1. Tomsits E, Pataki M, Tolgyesi A, Fekete G, Rischak K, Szollar L. Safety and efficacy of a lipid emulsion containing a mixture of soybean oil, medium-chain triglycerides, olive oil, and fish oil: a randomised, double-blind clinical trial in premature infants requiring parenteral nutrition. J Pediatr Gastroenterol Nutr. 2010; 51:514-521.

2. Pawlik D, Lauterbach R, Hurkała J. The efficacy of fish-oil based fat emulsion administered from the first day of life in very low birth weight newborns.Med Wieku Rozwoj. 2011; 15(3):306-11.
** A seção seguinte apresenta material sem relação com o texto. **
--- config.mk ---
export PLATFORM = sky130hd
export DESIGN_NAME = rst_sequencer
export DESIGN_NICKNAME = d
export VERILOG_FILES = /design/src/rtl/rst_sequencer_pkg.sv /design/src/rtl/rst_sequencer_sync2.sv /design/src/rtl/rst_sequencer.sv
export SDC_FILE = /design/constraint.sdc
export NUM_CORES = 1
export LEC_CHECK = 0
export ABC_AREA = 1
export BUFFER_PORTS_ARGS = -buffer_cell sky130_fd_sc_hd__buf_2
export CAP_MARGIN = 40
export CORE_MARGIN = 2
export CORE_UTILIZATION = 60
export DETAILED_ROUTE_END_ITERATION = 16
export PLACE_DENSITY = 0.79
export SLEW_MARGIN = 20
export SYNTH_ARGS = -nofsm -noshare
export SYNTH_HDL_FRONTEND = slang
export SYNTH_SLANG_ARGS = --single-unit
--- constraint.sdc ---
create_clock -name clk_in -period 2.6 [get_ports clk_in]
set_clock_uncertainty 0.15 [all_clocks]
set_input_delay 0 -clock clk_in [delete_from_list [all_inputs] [get_ports clk_in]]
set_output_delay 0 -clock clk_in [all_outputs]
set_load 0.005 [all_outputs]
--- src/rtl/rst_sequencer_pkg.sv ---
// Shared definitions for the staged reset sequencer: the state encoding (also read
// by debug/ILA taps through state_dbg) and counter sizing.
package rst_seq_pkg;

    typedef enum logic [2:0] {
        ST_WAIT_LOCK = 3'd0,
        ST_HOLD      = 3'd1,
        ST_RELEASE   = 3'd2,
        ST_RUN       = 3'd3,
        ST_REQ       = 3'd4,
        ST_FAULT     = 3'd5
    } seq_state_t;

    localparam int LOSS_CNT_W = 8;

    // Width of a counter holding 0..limit-1, never narrower than one bit.
    function automatic int cnt_w(input int limit);
        return (limit > 1) ? $clog2(limit) : 1;
    endfunction

endpackage

--- src/rtl/rst_sequencer_sync2.sv ---
// Generic two-flop synchronizer for slow level signals crossing into the local clock.
module sync2 #(
    parameter int WIDTH = 1
) (
    input  logic             clk,
    input  logic             rst,
    input  logic [WIDTH-1:0] d,
    output logic [WIDTH-1:0] q
);
    logic [WIDTH-1:0] meta;

    always_ff @(posedge clk) begin
        if (rst) begin
            meta <= '0;
            q    <= '0;
        end else begin
            meta <= d;
            q    <= meta;
        end
    end
endmodule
3. Goulet O, Antebi H, Wolf C, et al. A new intravenous fat emulsion containing soybean oil, medium-chain triglycerides, olive oil, and fish oil: a single-center, double-blind randomized study on efficacy and safety in pediatric patients receiving home parenteral nutrition. JPEN J Parenter Enteral Nutr. 2010;34:485-495.

4. Skouroliakou M, Konstantinou D, Agakidis C, Delikou N, Koutri K, Antoniadi M,Karagiozoglou-Lampoudi T. Cholestasis, Bronchopulmonary Dysplasia, and Lipid Profile in Preterm Infants Receiving MCT/ω-3-PUFA-Containing or Soybean-Based Lipid Emulsions. Nutr Clin Pract. 2012; 27(6):817-24.

5. D’Vaz N, Meldrum SJ, Dunstan JA, Lee-Pullen TF, Metcalfe J, Holt BJ, Serralha M, Tulic MK, Mori TA, Prescott SL. Fish oil supplementation in early infancy modulates developing infant immune responses. Clin Exp Allergy. 2012 ;42(8):1206-16.

6. D’Vaz N, Meldrum SJ, Dunstan JA, Martino D, McCarthy S, Metcalfe J, Tulic MK, Mori TA, Prescott SL. Postnatal fish oil supplementation in high-risk infants to prevent allergy: randomized controlled trial. Pediatrics. 2012; 130(4):674-82.